Work request: Go through the entries below and report how many lines contain the string "activity". Nothing but the number is wanted.

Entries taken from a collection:
--- START ---
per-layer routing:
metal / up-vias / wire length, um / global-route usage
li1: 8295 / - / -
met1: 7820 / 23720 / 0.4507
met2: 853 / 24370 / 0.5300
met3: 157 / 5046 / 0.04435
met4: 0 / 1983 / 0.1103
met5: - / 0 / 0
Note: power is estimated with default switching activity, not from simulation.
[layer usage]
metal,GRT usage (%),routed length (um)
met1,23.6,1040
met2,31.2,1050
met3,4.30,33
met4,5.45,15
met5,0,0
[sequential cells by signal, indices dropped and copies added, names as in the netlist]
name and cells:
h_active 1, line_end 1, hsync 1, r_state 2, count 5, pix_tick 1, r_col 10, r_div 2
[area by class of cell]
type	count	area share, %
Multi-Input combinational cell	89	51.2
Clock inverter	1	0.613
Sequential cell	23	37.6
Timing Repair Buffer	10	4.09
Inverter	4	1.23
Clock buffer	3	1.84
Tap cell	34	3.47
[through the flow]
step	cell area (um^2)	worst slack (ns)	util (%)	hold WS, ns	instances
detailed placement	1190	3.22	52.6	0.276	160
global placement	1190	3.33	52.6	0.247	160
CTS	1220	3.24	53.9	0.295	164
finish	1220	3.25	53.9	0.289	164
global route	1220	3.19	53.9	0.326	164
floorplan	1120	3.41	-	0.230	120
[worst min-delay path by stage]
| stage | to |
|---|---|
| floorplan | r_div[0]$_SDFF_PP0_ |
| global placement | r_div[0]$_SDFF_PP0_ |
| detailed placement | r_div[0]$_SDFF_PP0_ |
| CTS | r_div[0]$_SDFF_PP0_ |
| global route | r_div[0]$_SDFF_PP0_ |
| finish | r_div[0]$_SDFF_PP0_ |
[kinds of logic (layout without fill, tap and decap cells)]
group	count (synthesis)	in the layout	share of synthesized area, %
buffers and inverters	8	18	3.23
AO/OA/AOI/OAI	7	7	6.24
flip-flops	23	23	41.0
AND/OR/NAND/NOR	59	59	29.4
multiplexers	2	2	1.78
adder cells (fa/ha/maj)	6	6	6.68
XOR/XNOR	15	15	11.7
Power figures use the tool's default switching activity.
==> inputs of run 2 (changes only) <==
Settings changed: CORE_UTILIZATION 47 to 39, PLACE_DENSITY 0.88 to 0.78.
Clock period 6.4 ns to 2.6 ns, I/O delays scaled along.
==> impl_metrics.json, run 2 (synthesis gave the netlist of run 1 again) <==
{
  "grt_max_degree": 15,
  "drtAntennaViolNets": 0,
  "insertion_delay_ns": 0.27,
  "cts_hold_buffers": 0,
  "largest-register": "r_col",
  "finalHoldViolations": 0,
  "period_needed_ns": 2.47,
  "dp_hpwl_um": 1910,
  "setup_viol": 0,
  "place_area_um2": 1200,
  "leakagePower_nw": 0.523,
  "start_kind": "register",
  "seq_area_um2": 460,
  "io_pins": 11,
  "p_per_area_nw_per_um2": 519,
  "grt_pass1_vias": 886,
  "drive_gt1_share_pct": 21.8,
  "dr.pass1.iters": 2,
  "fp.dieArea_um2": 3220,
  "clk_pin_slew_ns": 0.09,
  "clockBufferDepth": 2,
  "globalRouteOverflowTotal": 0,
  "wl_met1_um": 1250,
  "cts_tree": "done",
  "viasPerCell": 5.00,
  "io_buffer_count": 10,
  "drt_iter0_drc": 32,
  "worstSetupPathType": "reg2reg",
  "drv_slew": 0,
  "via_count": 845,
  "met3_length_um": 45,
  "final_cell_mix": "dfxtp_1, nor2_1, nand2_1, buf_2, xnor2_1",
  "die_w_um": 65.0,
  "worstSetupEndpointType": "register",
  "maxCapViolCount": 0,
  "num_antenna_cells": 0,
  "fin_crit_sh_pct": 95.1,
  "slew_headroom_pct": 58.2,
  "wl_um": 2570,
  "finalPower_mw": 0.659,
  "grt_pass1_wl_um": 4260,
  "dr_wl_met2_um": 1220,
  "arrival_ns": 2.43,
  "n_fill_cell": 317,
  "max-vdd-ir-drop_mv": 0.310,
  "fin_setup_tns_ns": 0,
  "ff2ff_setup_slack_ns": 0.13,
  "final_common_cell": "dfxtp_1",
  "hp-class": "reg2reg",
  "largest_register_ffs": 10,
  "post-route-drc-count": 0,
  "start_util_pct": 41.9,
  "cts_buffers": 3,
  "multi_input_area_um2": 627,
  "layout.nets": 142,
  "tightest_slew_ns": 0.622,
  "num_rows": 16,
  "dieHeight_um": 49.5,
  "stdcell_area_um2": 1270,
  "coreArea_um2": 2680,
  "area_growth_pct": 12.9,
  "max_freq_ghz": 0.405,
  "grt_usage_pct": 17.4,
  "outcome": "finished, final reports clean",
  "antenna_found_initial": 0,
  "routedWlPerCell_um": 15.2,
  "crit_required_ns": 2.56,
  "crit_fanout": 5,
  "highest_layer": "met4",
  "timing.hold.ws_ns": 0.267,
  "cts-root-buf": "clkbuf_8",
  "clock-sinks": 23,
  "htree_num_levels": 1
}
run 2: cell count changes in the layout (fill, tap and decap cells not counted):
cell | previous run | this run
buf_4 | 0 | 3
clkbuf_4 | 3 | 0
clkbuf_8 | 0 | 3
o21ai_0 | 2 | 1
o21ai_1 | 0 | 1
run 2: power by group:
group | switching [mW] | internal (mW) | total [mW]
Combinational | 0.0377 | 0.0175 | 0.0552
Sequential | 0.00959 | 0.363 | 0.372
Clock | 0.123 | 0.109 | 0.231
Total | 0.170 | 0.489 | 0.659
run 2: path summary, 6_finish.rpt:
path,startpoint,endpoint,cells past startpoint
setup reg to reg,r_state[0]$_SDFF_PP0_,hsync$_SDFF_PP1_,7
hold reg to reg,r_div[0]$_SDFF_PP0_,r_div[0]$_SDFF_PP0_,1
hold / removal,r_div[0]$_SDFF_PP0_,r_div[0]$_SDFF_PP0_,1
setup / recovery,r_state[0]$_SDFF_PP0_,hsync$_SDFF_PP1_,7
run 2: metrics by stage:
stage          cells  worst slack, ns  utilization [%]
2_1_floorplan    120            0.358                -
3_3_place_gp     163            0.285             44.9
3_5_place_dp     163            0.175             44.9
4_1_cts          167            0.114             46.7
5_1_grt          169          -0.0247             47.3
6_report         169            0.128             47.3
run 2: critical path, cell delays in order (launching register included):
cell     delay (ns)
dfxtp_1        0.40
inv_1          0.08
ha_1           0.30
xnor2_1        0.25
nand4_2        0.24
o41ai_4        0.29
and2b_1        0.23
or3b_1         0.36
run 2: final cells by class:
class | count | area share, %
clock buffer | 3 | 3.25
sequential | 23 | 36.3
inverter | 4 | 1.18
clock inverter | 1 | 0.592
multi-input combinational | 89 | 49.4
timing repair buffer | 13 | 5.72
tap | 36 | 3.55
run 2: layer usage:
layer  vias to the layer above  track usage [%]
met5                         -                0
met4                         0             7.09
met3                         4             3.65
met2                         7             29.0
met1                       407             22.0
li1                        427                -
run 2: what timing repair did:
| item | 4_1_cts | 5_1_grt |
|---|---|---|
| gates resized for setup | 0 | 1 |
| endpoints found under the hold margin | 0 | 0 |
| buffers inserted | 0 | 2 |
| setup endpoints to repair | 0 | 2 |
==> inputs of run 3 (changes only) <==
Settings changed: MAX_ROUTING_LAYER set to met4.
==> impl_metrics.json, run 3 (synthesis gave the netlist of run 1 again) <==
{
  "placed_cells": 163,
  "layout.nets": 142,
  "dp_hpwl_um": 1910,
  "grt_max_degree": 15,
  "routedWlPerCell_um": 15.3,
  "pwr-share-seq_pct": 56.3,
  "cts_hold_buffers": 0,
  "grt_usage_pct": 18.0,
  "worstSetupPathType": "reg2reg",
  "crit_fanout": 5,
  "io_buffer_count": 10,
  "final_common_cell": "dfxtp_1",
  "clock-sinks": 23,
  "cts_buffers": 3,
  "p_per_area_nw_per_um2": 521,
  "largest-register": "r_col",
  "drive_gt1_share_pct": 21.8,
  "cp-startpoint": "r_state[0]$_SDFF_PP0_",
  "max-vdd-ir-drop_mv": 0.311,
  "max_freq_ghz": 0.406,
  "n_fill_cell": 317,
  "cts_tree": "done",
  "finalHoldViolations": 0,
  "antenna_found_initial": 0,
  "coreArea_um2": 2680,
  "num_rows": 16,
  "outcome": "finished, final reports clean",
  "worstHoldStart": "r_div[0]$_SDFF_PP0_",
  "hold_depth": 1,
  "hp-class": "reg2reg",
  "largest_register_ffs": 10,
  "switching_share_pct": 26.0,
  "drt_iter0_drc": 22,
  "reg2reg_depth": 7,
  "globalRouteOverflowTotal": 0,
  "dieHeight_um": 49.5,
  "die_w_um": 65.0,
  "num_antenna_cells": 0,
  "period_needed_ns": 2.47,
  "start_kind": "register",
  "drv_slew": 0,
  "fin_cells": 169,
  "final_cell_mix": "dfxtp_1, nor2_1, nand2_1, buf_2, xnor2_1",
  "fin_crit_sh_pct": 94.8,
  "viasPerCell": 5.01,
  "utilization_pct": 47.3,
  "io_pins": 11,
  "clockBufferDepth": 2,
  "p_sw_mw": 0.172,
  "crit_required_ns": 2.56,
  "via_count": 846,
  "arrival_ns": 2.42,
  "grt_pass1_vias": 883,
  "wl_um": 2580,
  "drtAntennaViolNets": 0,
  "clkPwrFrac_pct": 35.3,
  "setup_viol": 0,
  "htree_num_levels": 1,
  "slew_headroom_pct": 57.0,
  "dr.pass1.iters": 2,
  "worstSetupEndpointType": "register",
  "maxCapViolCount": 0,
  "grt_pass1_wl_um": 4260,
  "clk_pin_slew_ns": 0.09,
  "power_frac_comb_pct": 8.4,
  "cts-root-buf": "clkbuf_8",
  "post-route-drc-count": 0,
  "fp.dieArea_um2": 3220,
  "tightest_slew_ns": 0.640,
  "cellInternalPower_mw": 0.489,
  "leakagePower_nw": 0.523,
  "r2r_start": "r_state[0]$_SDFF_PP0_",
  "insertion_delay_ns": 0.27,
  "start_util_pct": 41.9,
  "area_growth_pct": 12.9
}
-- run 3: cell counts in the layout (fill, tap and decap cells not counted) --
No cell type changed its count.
### src/rtl/crc_4_check.sv
// rtl/crc_4_check.sv - nibble-serial CRC checker, G = x^3+1, per-frame pass/fail with length policing
// Optional saturating good/bad frame counters when CRC_CHECK_STATS_EN is defined.
module crc_4_check #(
  parameter int MAX_NIBBLES = 64,
  parameter int CNT_W       = 8
) (
  input  logic       clk,
  input  logic       reset_n,
  input  logic       in_valid,
  output logic       in_ready,
  input  logic [3:0] in_data,
  input  logic       in_last,
  output logic       out_valid,
  input  logic       out_ready,
  output logic       crc_ok,
  output logic       crc_err,
  output logic       len_err,
  output logic [2:0] rem_out
`ifdef CRC_CHECK_STATS_EN
  ,
  output logic [15:0] stat_good,
  output logic [15:0] stat_bad,
  input  logic        stat_clr
`endif
);

  localparam logic [CNT_W-1:0] LIMIT_M1 = CNT_W'(MAX_NIBBLES - 1);

  typedef enum logic [1:0] {IDLE, RUN, DROP} state_t;

  state_t           state;
  logic [2:0]       rem;
  logic [CNT_W-1:0] count;
  logic             accept;
  logic             take;
  logic [2:0]       rem_next;
  logic             frame_ok;

  // Shift one bit in MSB-first; x^3 folds back to 1 because G = x^3+1.
  function automatic logic [2:0] div_nibble(input logic [2:0] r, input logic [3:0] d);
    logic [2:0] t;
    t = r;
    for (int i = 3; i >= 0; i--) begin
      t = {t[1:0], d[i]} ^ {2'b00, t[2]};
    end
    return t;
  endfunction

  assign in_ready = !out_valid || out_ready;

  always_comb begin
    accept   = in_valid && in_ready;
    take     = out_valid && out_ready;
    rem_next = div_nibble((state == IDLE) ? 3'b000 : rem, in_data);
    frame_ok = (rem_next == 3'b000) && !in_data[3];
  end

  always_ff @(posedge clk or negedge reset_n) begin
    if (!reset_n) begin
      state     <= IDLE;
      rem       <= 3'b000;
      count     <= '0;
      out_valid <= 1'b0;
      crc_ok    <= 1'b0;
      crc_err   <= 1'b0;
      len_err   <= 1'b0;
      rem_out   <= 3'b000;
    end else begin
      if (take) out_valid <= 1'b0;
      if (accept) begin
        case (state)
          IDLE: begin
            rem   <= rem_next;
            count <= CNT_W'(1);
            if (in_last) begin
              out_valid <= 1'b1;
              crc_ok    <= 1'b0;
              crc_err   <= 1'b1;
              len_err   <= 1'b1;
              rem_out   <= 3'b000;
            end else begin
              state <= RUN;
            end
          end
          RUN: begin
            rem   <= rem_next;
            count <= count + CNT_W'(1);
            if (in_last) begin
              out_valid <= 1'b1;
              crc_ok    <= frame_ok;
              crc_err   <= !frame_ok;
              len_err   <= 1'b0;
              rem_out   <= rem_next;
              state     <= IDLE;
            end else if (count == LIMIT_M1) begin
              // Frame already at the limit and still no trailer: report once, discard the rest.
              out_valid <= 1'b1;
              crc_ok    <= 1'b0;
              crc_err   <= 1'b1;
              len_err   <= 1'b1;
              rem_out   <= 3'b000;
              state     <= DROP;
            end
          end
          DROP: begin
            if (in_last) state <= IDLE;
          end
          default: state <= IDLE;
        endcase
      end
    end
  end

`ifdef CRC_CHECK_STATS_EN
  always_ff @(posedge clk or negedge reset_n) begin
    if (!reset_n) begin
      stat_good <= 16'h0000;
      stat_bad  <= 16'h0000;
    end else if (stat_clr) begin
      stat_good <= 16'h0000;
      stat_bad  <= 16'h0000;
    end else if (take) begin
      if (crc_ok && stat_good != 16'hFFFF) stat_good <= stat_good + 16'h0001;
      if (crc_err && stat_bad != 16'hFFFF) stat_bad <= stat_bad + 16'h0001;
    end
  end
`endif

endmodule

### config.mk
export PLATFORM = sky130hd
export DESIGN_NAME = crc_4_check
export DESIGN_NICKNAME = d
export VERILOG_FILES = /design/src/rtl/crc_4_check.sv
export SDC_FILE = /design/constraint.sdc
export NUM_CORES = 1
export LEC_CHECK = 0
export BUFFER_PORTS_ARGS = -buffer_cell sky130_fd_sc_hd__buf_2
export CAP_MARGIN = 40
export CORE_MARGIN = 2
export CORE_UTILIZATION = 49
export DETAILED_ROUTE_END_ITERATION = 7
export GPL_TIMING_DRIVEN = 0
export HOLD_SLACK_MARGIN = 0.15
export PLACE_DENSITY = 0.71
export SETUP_SLACK_MARGIN = 0.2
export SLEW_MARGIN = 20
export SYNTH_ARGS = -nofsm -noshare
export SYNTH_HDL_FRONTEND = slang
export SYNTH_SLANG_ARGS = --single-unit
export TNS_END_PERCENT = 100
### constraint.sdc
create_clock -name clk -period 3 [get_ports clk]
set_input_delay 0.6 -clock clk [delete_from_list [all_inputs] [get_ports clk]]
set_output_delay 0.6 -clock clk [all_outputs]
set_load 0.1 [all_outputs]
### Word-level counts from Yosys, hierarchy flattened

Index checks and enable logic that the tools add are counted.

* word-level logic and storage cells: 62
* bits in registers: 20
* output and inout bits: 8

* $add $sub $neg: 1
* equality and inequality tests: 7
* bitwise gates (word level): 4
* mux-type cells: 27
* reduce and logical (&&, ||, !) cells: 15

Operator list (count)
* $pmux W8 S2: 1
* $mux W1: 12
* $mux W3: 4
* $xor A3 B1 Y3: 4
* $add A8 B1 Y8 const B: 1
* $eq A8 B6 Y1 const B: 1
* $mux W2: 4
* $pmux W1 S2: 4
* $reduce_and A4 Y1: 2
* $ne A2 B2 Y1 const B: 3
* $pmux W2 S3: 1
* $pmux W3 S2: 1
* $reduce_and A2 Y1: 2
* $logic_and A1 B1 Y1: 3
* $logic_not A1 Y1: 3
* $logic_not A3 Y1: 1
* $ne A3 B3 Y1 const B: 1
* $eq A2 B1 Y1 const B: 1
* $eq A2 B2 Y1 const B: 1
* $logic_not A2 Y1: 1
* $reduce_bool A2 Y1: 1
* $reduce_or A2 Y1: 1
* $logic_or A1 B1 Y1: 1

### Longest topological paths before layout

Gate-level depths: netlist (run 1).

* word-level depth: 11
* depth in mapped cells: 6
* mapped depth without buffers: 5

### Least setup slack after synthesis (run 1)

Ideal clock, no wire load.

* kind: register to register
* start point: register out_valid
* end point: register state[0]
* stages on the path, launching flop included: 7
* slack: 0.778 ns
* data arrival time: 2.145 ns
* clock period less this slack: 2.222 ns
* required time: 2.924 ns
* cells stage by stage: dfrtp_1 -> nor2b_1 -> buf_6 -> inv_2 -> nand2_1 -> or3_1 -> o21ai_1

* word-level cells in the longest chain between the ends: 4

Ends and longest elaborated chain
* start, declared: RTL line 13 `output logic out_valid,`
* start signal, assigned: RTL line 63 `out_valid <= 1'b0;`
* start signal, assigned: RTL line 69 `if (take) out_valid <= 1'b0;`
* start signal, assigned: RTL line 76 `out_valid <= 1'b1;`
* $logic_not A1 Y1: RTL line 49 `assign in_ready = !out_valid || out_ready;`
* $logic_or A1 B1 Y1: RTL line 49
* named net in_ready: RTL line 10 `output logic in_ready,`
* $logic_and A1 B1 Y1: RTL line 52 `accept = in_valid && in_ready;`
* $reduce_and A4 Y1 (no source line)
* end signal, assigned: RTL line 60 `state <= IDLE;`
* end signal, assigned: RTL line 82 `state <= RUN;`
* end signal, assigned: RTL line 94 `state <= IDLE;`
* end, declared: RTL line 31 `state_t state;`

The timed path passes the listed nets, and every way through them passes these cells.
A chain may end at the register's enable or synchronous reset.

### Worst setup path in the final report (run 1)

* start point: register out_valid
* end point: output port in_ready

* word-level cells in the longest chain between the ends: 2

Ends and longest elaborated chain (RTL line)
* $logic_not A1 Y1: 49
* $logic_or A1 B1 Y1: 49
* end, declared: 10

No other way between the ends.

==> results of run 1 <==
## through the flow
stage	setup WS, ps	util	std cells	total power (W)	cell area, µm²
2_1_floorplan	778.2	-	99	0.0005726	1062
3_3_place_gp	1035	0.5875	142	0.0006226	1176
3_5_place_dp	1025	0.5875	142	0.0006315	1176
4_1_cts	929.0	0.5988	145	0.0007588	1199
5_1_grt	884.3	0.5988	145	0.0007919	1199
6_report	946.3	0.5988	145	0.0007532	1199
## per-layer routing
layer	vias up	global-route usage	wire length (µm)
met2	14	0.2763	941
li1	379	-	-
met4	0	0.09910	42
met1	377	0.2433	943
met3	5	0.03869	72
met5	-	0	0
## Yosys cell counts, drive strengths merged
cell type / count / share of area
a21oi: 2 / 0.0094
a22o: 2 / 0.016
and3: 1 / 0.0059
buf: 4 / 0.037
dfrtp: 20 / 0.47
ha: 1 / 0.012
inv: 3 / 0.011
mux2: 1 / 0.011
nand2: 8 / 0.028
nand2b: 1 / 0.0059
nand3: 5 / 0.024
nand4: 1 / 0.0059
nand4bb: 1 / 0.011
nor2: 12 / 0.045
nor2b: 1 / 0.0059
nor3: 5 / 0.033
nor3b: 1 / 0.0071
nor4: 3 / 0.060
nor4b: 1 / 0.022
o21a: 3 / 0.021
o21ai: 8 / 0.038
o2bb2ai: 1 / 0.0082
or3: 1 / 0.0059
xnor2: 7 / 0.058
xor2: 6 / 0.049
## layout make-up
class | count | area share
plain buffers | 4 | 0.03236
well taps | 27 | 0.02818
clock buffers | 3 | 0.01879
flip-flops and latches | 20 | 0.4175
repair buffers | 16 | 0.06681
inverters | 3 | 0.009395
multi-input cells | 72 | 0.4269
## state kept, by name, summed over array words and instances, names as in the netlist
| register | count |
|---|---|
| count | 8 |
| crc_err | 1 |
| rem_out | 3 |
| state | 2 |
| rem | 3 |
| len_err | 1 |
| crc_ok | 1 |
| out_valid | 1 |
## power breakdown
group	internal, W	switching (W)
clock	0.0000469	0.0000814
sequential	0.000312	0.0000318
combinational	0.0000734	0.000207
## logic make-up after synthesis
group / after synthesis
and+or+nand+nor: 41
AOI/OAI and AO/OA: 16
muxes: 1
xor gates and xnor gates: 13
buffers and inverters: 7
adders and majority gates: 1
DFF: 20
## worst max path at each step
stage	slack (ps)	cells after the start	endpoint	start
finish	950	4	in_ready	out_valid
global route	880	4	in_ready	out_valid
CTS	930	4	in_ready	out_valid
detailed placement	1030	5	in_ready	out_ready
global placement	1030	5	in_ready	out_ready
floorplan	780	6	state[0]	out_valid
--- END ---
Solution to the exercise: 2